I’m not sure if you can somehow share a texture between the main rendering device and a local one.

Edit:

This seems to work:

	var main_rd = RenderingServer.get_rendering_device()
	var main_rid = main_rd.texture_create(tformat, tview)

	texture = Texture2DRD.new()
	texture.texture_rd_rid = main_rid

	output_texture_rid = rd.texture_create_from_extension(RenderingDevice.TEXTURE_TYPE_2D,
		tformat.format,
		tformat.samples,
		tformat.usage_bits,
		main_rd.get_driver_resource(RenderingDevice.DRIVER_RESOURCE_TEXTURE, main_rid, 0),
		tformat.width,
		tformat.height,
		tformat.depth,
		tformat.array_layers)

Basically you create the texture in the main rendering device and you pass it to your local rendering device by “creating” a texture using the native texture handle from the texture in the main rendering device.

Yes, someone just told me basically the same you wrote! Thanks!

Do you know of any other way of making it even more performant?

I’m not sure, sorry. This is probably the most performant way already.

So I was able to use the global RenderingDevice and create a Texture2DRD and simply do

    var tview: RDTextureView = RDTextureView.new()
    output_texture_rid = rd.texture_create(tformat, tview, [])
    display_texture.texture_rd_rid = output_texture_rid

and then:

func _draw():
    draw_texture_rect(display_texture, Rect2(Vector2(0.0, 0.0), display_texture.get_size()), false)

but today I wasn’t able to open my project anymore.
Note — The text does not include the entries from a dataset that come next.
### config.mk
export PLATFORM = sky130hd
export DESIGN_NAME = auto_powerdown_unit
export DESIGN_NICKNAME = d
export VERILOG_FILES = /design/src/design/auto_powerdown_unit.v
export VERILOG_INCLUDE_DIRS = /design/src /design/src/design
export SDC_FILE = /design/constraint.sdc
export NUM_CORES = 1
export LEC_CHECK = 0
export BUFFER_PORTS_ARGS = -buffer_cell sky130_fd_sc_hd__buf_2
export CORE_UTILIZATION = 30
export CTS_CLUSTER_SIZE = 24
export DETAILED_ROUTE_END_ITERATION = 7
export PLACE_DENSITY = 0.6
export SKIP_CTS_REPAIR_TIMING = 1
export SYNTH_ARGS = -nofsm -noshare
export SYNTH_HDL_FRONTEND = slang
export SYNTH_SLANG_ARGS = --single-unit
### constraint.sdc
create_clock -name clock -period 1.4 [get_ports clock]
set_clock_uncertainty 0.2 [all_clocks]
set_input_delay 0.14 -clock clock [delete_from_list [all_inputs] [get_ports clock]]
set_output_delay 0.14 -clock clock [all_outputs]
set_load 0.05 [all_outputs]
### src/design/apd_defines.vh
// Constants for the automatic power-down manager
`ifndef APD_DEFINES_VH
`define APD_DEFINES_VH
`define IDLE_CLOCKS          4'hf
`define CNT_W                4
`define REG_A_TURBO_OFF_BIT  3
`define REG_A_CLK_ARRAY_BIT  4
`define REG_A_CLK_MCELL_BIT  5
`define REG_C_ADDR_LO_BIT    0
`define REG_C_CTRL0_BIT      2
`define REG_C_CTRL1_BIT      3
`define REG_C_CTRL2_BIT      4
`define REG_C_STROBE_BIT     5
`define REG_C_WRH_BIT        6
`define REG_RESET_VAL        8'h00
`define TURBO_IDLE_NS        70
`define CLOCK_NS             10
`define TURBO_IDLE_CYC       ((`TURBO_IDLE_NS + `CLOCK_NS - 1) / `CLOCK_NS)
`endif

### src/design/auto_powerdown_unit.v
// Automatic power-down unit, power management registers and signal blocking
//
// How it works
// - Four-bit counter on external clock flags power-down after fifteen idle clocks
// - Enabling the unit enables power-down entry while chip-select is high and reset-exit low
// - Strobe pulsing again returns device to normal operation
// - Chip-select low or reset-exit input high also leaves power-down
// - In power-down host bus is blocked from memories and logic arrays
// - Memories in standby during power-down; logic and ports keep working
// - Power-down: I/O holds, latched address undefined, data/peripheral pins tri-state
// - Masking external clock from logic never masks it from the counter
// - Power-down leaves logic behaviour alone; only turbo bit sets speed
// - Register A bit 3 is turbo off when 1; default 0
// - Turbo off: logic standby after 70 ns with no input switching
// - Host writes power registers at run time; set bits block inputs
// - Register A bits 4 and 5 block clock from array and macrocells
// - Register C bits 0,2-6 block address byte, controls, strobe, write-high
// - Chip-select low enables memories; high disables them, logic keeps running
// - Counter clears when disabled, strobe pulsing or exit active; counts at idle polarity
`timescale 1ns/1ns
`include "apd_defines.vh"

module auto_powerdown_unit #(
  parameter CNT_W = `CNT_W
) (
  input  wire       clock,
  input  wire       rstn,
  input  wire       ext_clock_in,
  input  wire       address_strobe_in,
  input  wire       strobe_idle_high,
  input  wire       apd_enable,
  input  wire       chip_select_n,
  input  wire       reset_exit_in,
  input  wire       reg_wr_a,
  input  wire       reg_wr_c,
  input  wire [7:0] reg_wdata,
  input  wire [7:0] host_addr_lo,
  input  wire       control_in_0,
  input  wire       control_in_1,
  input  wire       control_in_2,
  input  wire       high_byte_write_enable,
  input  wire       port_drive_en,
  output reg  [7:0] power_mgmt_reg_a,
  output reg  [7:0] power_mgmt_reg_c,
  output reg        powerdown_flag,
  output wire       host_bus_block,
  output wire       memory_enable,
  output wire       memory_standby,
  output wire       data_port_oe,
  output wire       addr_out_valid,
  output wire       turbo_on,
  output reg        logic_standby,
  output wire       array_clock,
  output wire       mcell_clock,
  output wire [7:0] array_addr_lo,
  output wire       array_ctrl_0,
  output wire       array_ctrl_1,
  output wire       array_ctrl_2,
  output wire       array_strobe,
  output wire       array_wrh
);

  reg             rst_meta_ff;
  reg             rst_sync_ff;
  reg             extclk_prev_ff;
  reg             strobe_prev_ff;
  reg [CNT_W-1:0] count_ff;
  reg [CNT_W-1:0] nxt_count;
  reg             nxt_powerdown;
  reg [3:0]       idle_ff;
  reg [12:0]      inputs_prev_ff;

  wire            rst_n_int = rst_sync_ff;
  wire            ext_tick = ext_clock_in & ~extclk_prev_ff;
  wire            strobe_edge = address_strobe_in ^ strobe_prev_ff;
  wire            strobe_idle = address_strobe_in == strobe_idle_high;
  wire            exit_cond = ~chip_select_n | reset_exit_in;
  wire [12:0]     array_inputs = {array_addr_lo, array_ctrl_0, array_ctrl_1,
                                  array_ctrl_2, array_strobe, array_wrh};

  // Counter decisions
  wire            hold_count = ~apd_enable | strobe_edge | exit_cond;
  wire            tick_ok    = ext_tick & strobe_idle;
  wire            last_tick  = count_ff == `IDLE_CLOCKS - 4'h1;

  // Saturating step parks the count at fifteen until an exit clears it
  function [CNT_W-1:0] sat_step;
    input [CNT_W-1:0] value;
    begin
      if (value == `IDLE_CLOCKS)
        sat_step = value;
      else
        sat_step = value + {{(CNT_W-1){1'b0}}, 1'b1};
    end
  endfunction

  // One gate per array input; power-down blocks the host bus as well
  function gate_bit;
    input in_bit;
    input block_bit;
    input pd_bit;
    begin
      gate_bit = in_bit & ~block_bit & ~pd_bit;
    end
  endfunction

  function [7:0] gate_byte;
    input [7:0] in_byte;
    input       block_bit;
    input       pd_bit;
    begin
      gate_byte = in_byte & {8{~block_bit & ~pd_bit}};
    end
  endfunction

  // Reset released through two flops; only the second is used downstream
  always @(posedge clock or negedge rstn) begin
    if (!rstn) begin
      rst_meta_ff <= 1'b0;
      rst_sync_ff <= 1'b0;
    end else begin
      rst_meta_ff <= 1'b1;
      rst_sync_ff <= rst_meta_ff;
    end
  end

  // Power registers: host writes at run time, cleared only by power-on reset
  always @(posedge clock or negedge rst_n_int) begin
    if (!rst_n_int) begin
      power_mgmt_reg_a <= `REG_RESET_VAL;
      power_mgmt_reg_c <= `REG_RESET_VAL;
    end else begin
      if (reg_wr_a)
        power_mgmt_reg_a <= reg_wdata;
      if (reg_wr_c)
        power_mgmt_reg_c <= reg_wdata;
    end
  end

  // Counter sees the raw external clock, never the masked copies
  // Exit wins over a tick in the same cycle, so a waking host
  // never loses the race against a late count
  always @* begin
    nxt_count     = count_ff;
    nxt_powerdown = powerdown_flag;
    if (hold_count) begin
      nxt_count     = {CNT_W{1'b0}};
      nxt_powerdown = 1'b0;
    end else if (tick_ok) begin
      if (last_tick)
        nxt_powerdown = 1'b1;
      nxt_count = sat_step(count_ff);
    end
  end

  always @(posedge clock or negedge rst_n_int) begin
    if (!rst_n_int) begin
      extclk_prev_ff <= 1'b0;
      strobe_prev_ff <= 1'b0;
      count_ff       <= {CNT_W{1'b0}};
      powerdown_flag <= 1'b0;
    end else begin
      extclk_prev_ff <= ext_clock_in;
      strobe_prev_ff <= address_strobe_in;
      count_ff       <= nxt_count;
      powerdown_flag <= nxt_powerdown;
    end
  end

  // Logic standby tracks only turbo and input activity, not power-down
  // Sees the gated array inputs, so blocked pins do not keep it awake
  // Idle time rounded up to whole clocks
  always @(posedge clock or negedge rst_n_int) begin
    if (!rst_n_int) begin
      inputs_prev_ff <= 13'h0000;
      idle_ff        <= 4'h0;
      logic_standby  <= 1'b0;
    end else begin
      inputs_prev_ff <= array_inputs;
      if (turbo_on || array_inputs != inputs_prev_ff) begin
        idle_ff       <= 4'h0;
        logic_standby <= 1'b0;
      end else if (idle_ff != `TURBO_IDLE_CYC) begin
        idle_ff <= idle_ff + 4'h1;
      end else begin
        logic_standby <= 1'b1;
      end
    end
  end

  // Memory side follows select and power-down; logic side never stops
  // Address outputs are flagged invalid rather than held in power-down
  // Data port released so the host bus can float while asleep
  assign turbo_on       = ~power_mgmt_reg_a[`REG_A_TURBO_OFF_BIT];
  assign host_bus_block = powerdown_flag;
  assign memory_enable  = ~chip_select_n & ~powerdown_flag;
  assign memory_standby = ~memory_enable;
  assign data_port_oe   = port_drive_en & ~powerdown_flag;
  assign addr_out_valid = ~powerdown_flag;

  // Clock masks for the logic; the counter above uses ext_clock_in directly
  assign array_clock = ext_clock_in & ~power_mgmt_reg_a[`REG_A_CLK_ARRAY_BIT];
  assign mcell_clock = ext_clock_in & ~power_mgmt_reg_a[`REG_A_CLK_MCELL_BIT];

  // Blocked inputs and host bus in power-down read as zero to the arrays
  // Strobe blocking does not hide activity from the counter above
  assign array_addr_lo = gate_byte(host_addr_lo, power_mgmt_reg_c[`REG_C_ADDR_LO_BIT],
                                   powerdown_flag);
  assign array_ctrl_0  = gate_bit(control_in_0, power_mgmt_reg_c[`REG_C_CTRL0_BIT],
                                  powerdown_flag);
  assign array_ctrl_1  = gate_bit(control_in_1, power_mgmt_reg_c[`REG_C_CTRL1_BIT],
                                  powerdown_flag);
  assign array_ctrl_2  = gate_bit(control_in_2, power_mgmt_reg_c[`REG_C_CTRL2_BIT],
                                  powerdown_flag);
  assign array_strobe  = gate_bit(address_strobe_in, power_mgmt_reg_c[`REG_C_STROBE_BIT],
                                  powerdown_flag);
  assign array_wrh     = gate_bit(high_byte_write_enable, power_mgmt_reg_c[`REG_C_WRH_BIT],
                                  powerdown_flag);

endmodule // auto_powerdown_unit

==> flow_summary.json <==
{
  "dr_total_vias": 1660,
  "fin_crit_sh_pct": 135,
  "portBuffers": 69,
  "slowest_delay_ns": 0.55,
  "r2r_cells": 4,
  "io_pins": 70,
  "pre_cts_slack_ns": -0.460,
  "gp_congestion": 0.755,
  "postRouteWirelength_mm": 4.94,
  "dp_hpwl_mm": 3.53,
  "grt_use_met3_pct": 4.67,
  "die_w_um": 81.8,
  "fill_cells": 535,
  "critPathArrivalTime_ns": 1.89,
  "status": "complete, but fails checks",
  "top_usage_layer": "met2",
  "cp_top_family": "simple AND/OR/NAND/NOR gates",
  "crit_type": "flop to flop",
  "grt_util_met1_pct": 17.3,
  "core-area_mm2": 0.00603,
  "grt_pass1_wl_mm": 7.14,
  "setup_tns_ns": -9.27,
  "drive_above_1_share_pct": 62.6,
  "violations": "negative hold slack, negative setup slack",
  "setup_viol": 30,
  "maxCapViolCount": 0,
  "syn_avg_cell_area_um2": 11.9,
  "initial_core_util_pct": 31.7,
  "syn_area_mm2": 0.00191,
  "totalPowerFinal_mw": 3.28,
  "yosysSeqAreaShare_pct": 56.3,
  "wl_per_cell_um": 13.4,
  "first_pass_iters": 4,
  "nets": 327,
  "clkSinkCount": 43,
  "hold_start": "host_addr_lo[4]",
  "drc_errors": 0,
  "grtUsageTotal_pct": 14.8,
  "fin_util_pct": 56.6,
  "seq_area_mm2": 0.00108,
  "timing.rr.end": "idle_ff[0]$_DFFE_PN0P_",
  "synth_commonest_cells": "dfrtp_1, mux2_2, nor2_1",
  "synth-edff-count": 0,
  "cp_data_required_time_ns": 1.40,
  "grt_pass1_vias": 1574,
  "worstReg2RegStart": "host_bus_block$_DFFE_PN0P_",
  "area_growth_pct": 78.5,
  "cts_tree": "done",
  "synth.top_cell.area_share_pct": 56.3,
  "dieArea_mm2": 0.00669,
  "synthTopCellsByArea": "dfrtp_1, mux2_2, xnor2_1",
  "fin_crit_ns": 1.89,
  "synth_ff_type": "dfrtp_1",
  "critPathLaunchType": "flop",
  "clockRootBuffer": "clkbuf_8",
  "syn_inst": 161,
  "ys_types": 39,
  "r2r_slack_ns": -0.49,
  "viasPerCell": 4.50,
  "clock.fmax_mhz": 529,
  "die_h_um": 81.8,
  "antenna_found_initial": 0,
  "rows": 28,
  "synth.largest_area_cell": "dfrtp_1",
  "multi_input_area_um2": 970,
  "use_met2_pct": 24.9,
  "drv_slew": 0,
  "hold_violations": 5,
  "cts_buffers": 5,
  "timing.final.ws_setup_ns": -0.491,
  "diodes": 0,
  "cp_cell_sequence": "or4b_4 -> o32ai_4 -> o2111ai_4 -> nor4_1",
  "hold_end": "inputs_prev_ff[9]$_DFF_PN0_",
  "p_leak_nw": 1.56,
  "grt_max_degree": 23,
  "path_max_fanout": 5,
  "rsz0062_at_grt": "true",
  "synthArstFlopShare_pct": 100,
  "path_buf_inv": 0,
  "cts_buffer_depth": 2,
  "route.antenna.remaining_nets": 0,
  "peakVddDrop_v": 0.000715,
  "clock_latency_ns": 0.30,
  "yosysMostFrequentCell": "dfrtp_1",
  "overflow": 0,
  "synthesis.nets": 195,
  "hold_ws_ns": -0.0631,
  "synth-seq-cells": 43,
  "hold_class": "input port to flop",
  "p_per_area_mw_per_mm2": 962,
  "holdPathStages": 3,
  "end_kind": "flop",
  "cp_slowest_cell": "or4b_4",
  "htreeDepth": 2,
  "yosys_warnings": 0,
  "drtIter0Drc": 21,
  "clk_pin_slew_worst_paths_ns": 0.08
}
==> worst max-delay path by stage <==
stage / start / to / slack [ns] / cells after the start
finish: host_bus_block$_DFFE_PN0P_ / idle_ff[0]$_DFFE_PN0P_ / -0.49 / 4
global route: host_bus_block$_DFFE_PN0P_ / idle_ff[0]$_DFFE_PN0P_ / -0.56 / 4
CTS: host_bus_block$_DFFE_PN0P_ / array_addr_lo[6] / -0.64 / 5
detailed placement: host_bus_block$_DFFE_PN0P_ / idle_ff[0]$_DFFE_PN0P_ / -0.46 / 4
global placement: host_bus_block$_DFFE_PN0P_ / idle_ff[0]$_DFFE_PN0P_ / -0.43 / 4
floorplan: host_bus_block$_DFFE_PN0P_ / idle_ff[0]$_DFFE_PN0P_ / -0.77 / 5
==> layout make-up <==
type	instances	area share, %
well taps	75	2.75
clock inverters	2	0.477
clock buffers	6	2.42
inverters	10	1.47
multi-input cells	103	28.4
repair buffers	130	32.7
flip-flops and latches	43	31.7
==> per-stage QoR <==
step	area [um2]	instances	hold WS [ns]
finish	3410	369	-0.0631
global route	3410	369	-0.0731
CTS	2910	352	-0.603
detailed placement	2810	344	-0.272
global placement	2810	344	-0.275
floorplan	2080	161	-0.356
==> state kept, by name, summed over array words and instances, names as in the netlist <==
register          count
host_bus_block        1
strobe_prev_ff        1
inputs_prev_ff       13
power_mgmt_reg_a      8
idle_ff               4
power_mgmt_reg_c      8
extclk_prev_ff        1
count_ff              4
rst_n_int             1
logic_standby         1
rst_meta_ff           1
==> layer usage <==
metal / wire length, um / share of wire, %
met2: 2590 / 52
met4: 108 / 2.2
met3: 246 / 5.0
met1: 1990 / 40
met5: 0 / 0
==> placed cells by master (no fill, tap or decap), drive strengths merged, types with 4 or more instances in the layout <==
cell         instances
nor2                11
nand2                4
nand3                6
dlygate4sd3         12
nor3b                5
xnor2                8
nor4                 5
a21oi                5
buf                117
mux2                15
or2                  4
dfrtp               43
inv                  8
clkbuf               7
nor2b                8
==> worst min-delay path, cell delays in order <==
cell and delay [ns]:
buf_2 0.10, inv_1 0.10, nor2_4 0.05
==> logic make-up (layout without fill, tap and decap cells) <==
family / after synthesis / after routing / synth area share (%)
simple gates: 55 / 55 / 16.6
compound gates: 17 / 17 / 6.94
other cells: 1 / 1 / 0.196
fa+ha+maj: 3 / 3 / 1.96
buf+inv: 15 / 148 / 3.54
flops: 43 / 43 / 56.3
mux: 16 / 16 / 9.36
xor+xnor: 11 / 11 / 5.04
==> where the power goes <==
part | total [mW] | internal (mW) | leakage, nW | switching [mW]
sequential | 1.38 | 1.32 | 0.536 | 0.0594
clock | 0.837 | 0.402 | 0.0474 | 0.434
combinational | 1.06 | 0.468 | 0.978 | 0.592
Power figures use the tool's default switching activity.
I was on 4.3 so I just downloaded 4.4 and it opened again but I kept getting this error:

E 0:00:10:408   world.gd:142 @ _process(): Only local devices can submit and sync.
  <C++ Error>   Condition "is_main_instance" is true.
  <C++ Source>  servers/rendering/rendering_device.cpp:6232 @ submit()
  <Stack Trace> world.gd:142 @ _process()
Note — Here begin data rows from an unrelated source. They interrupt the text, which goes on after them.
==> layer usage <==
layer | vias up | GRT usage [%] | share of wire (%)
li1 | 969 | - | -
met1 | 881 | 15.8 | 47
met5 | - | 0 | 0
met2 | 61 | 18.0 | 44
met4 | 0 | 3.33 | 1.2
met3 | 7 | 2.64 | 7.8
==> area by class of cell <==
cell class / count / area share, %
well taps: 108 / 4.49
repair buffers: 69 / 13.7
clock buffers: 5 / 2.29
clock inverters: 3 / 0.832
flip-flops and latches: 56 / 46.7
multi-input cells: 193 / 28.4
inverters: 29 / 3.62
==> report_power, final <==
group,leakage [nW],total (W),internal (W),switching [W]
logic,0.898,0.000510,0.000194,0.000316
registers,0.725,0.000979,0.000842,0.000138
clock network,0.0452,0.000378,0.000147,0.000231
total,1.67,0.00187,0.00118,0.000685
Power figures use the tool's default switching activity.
File: config.mk
export PLATFORM = sky130hd
export DESIGN_NAME = cidc_top
export DESIGN_NICKNAME = d
export VERILOG_FILES = /design/src/core/cidc_sync_pipe.v /design/src/core/cidc_prescaler.v /design/src/core/cidc_top.v
export VERILOG_INCLUDE_DIRS = /design/src /design/src/pkg
export SDC_FILE = /design/constraint.sdc
export NUM_CORES = 1
export LEC_CHECK = 0
export ABC_AREA = 1
export BUFFER_PORTS_ARGS = -buffer_cell sky130_fd_sc_hd__buf_2
export CAP_MARGIN = 20
export CORE_UTILIZATION = 45
export DETAILED_ROUTE_END_ITERATION = 7
export HOLD_SLACK_MARGIN = 0.08
export PLACE_DENSITY = 0.67
export SETUP_SLACK_MARGIN = 0.4
export SYNTH_ARGS = -nofsm -noshare
export SYNTH_HDL_FRONTEND = slang
export SYNTH_SLANG_ARGS = --single-unit
File: constraint.sdc
create_clock -name ref_clk_in -period 2.1 [get_ports ref_clk_in]
set_clock_uncertainty 0.1 [all_clocks]
set_input_delay 0.105 -clock ref_clk_in [delete_from_list [all_inputs] [get_ports ref_clk_in]]
set_output_delay 0.105 -clock ref_clk_in [all_outputs]
set_load 0.005 [all_outputs]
The docs for compute shaders talk about using a local one but then the docs also say that the global RD is the one that writes to the texture - so now I actually see the issue the poster above mentioned. What’s the most performant way of solving this?

I also get this error if I set everything to a local RenderingDevice:

E 0:00:00:449   world.gd:89 @ set_up_draw_shader(): Condition "!RD::get_singleton()->texture_is_valid(p_texture_rd_rid)" is true.
  <C++ Source>  scene/resources/texture_rd.cpp:90 @ _set_texture_rd_rid()
  <Stack Trace> world.gd:89 @ set_up_draw_shader()
                world.gd:123 @ _ready()

Edit: This might be an example that does what I want. I hope it’s still uptodate godot-demo-projects/compute/texture at master · godotengine/godot-demo-projects · GitHub

You don’t need to submit() and sync() in the main RenderingDevice as it will take care of that itself automatically. If you want to use the main RenderingDevice then you can remove those calls.

The docs talk about creating a buffer, modify it in a compute shader, and getting it back so they use a local RenderingDevice.

If you want to share a texture between RenderingDevices then you could use the snippet I posted above:

I guess that as long as you don’t try to write to the same texture from different RenderingDevices it should be okay.

the demo uses the main RenderingDevice so, if that effect is similar to what you want to achieve then use it.

I don’t know which method is the most performant one.

Yes, the sync() and submit() is something that’s still in there from when I first played around. Was something I was gonna investigate later because I thought it’s not needed, might slow things down a bit but overall doesn’t hurt.

I don’t wanna write to the same texture from different devices, I just wanna make sure I don’t copy anything around between “CPU Memory” and “GPU Memory”.

Thanks, I’ll try both and later on might just make a performance measurement/try to understand what’s going on under the hood here.

So I read a bit more and basically the global RD runs in it’s own thread, the rendering thread, while the scripts one usually writes run in the main thread - unless coded otherwise.

So we can use RenderingServer.call_on_render_thread() to queue function calls and only inside those function calls one should use the global RD.

So I think your example isn’t really thread safe no whereas the linked one should be? That might be a difference?

Maybe, I’m not an expert on the subject. I’d go with the demo example just to be sure though.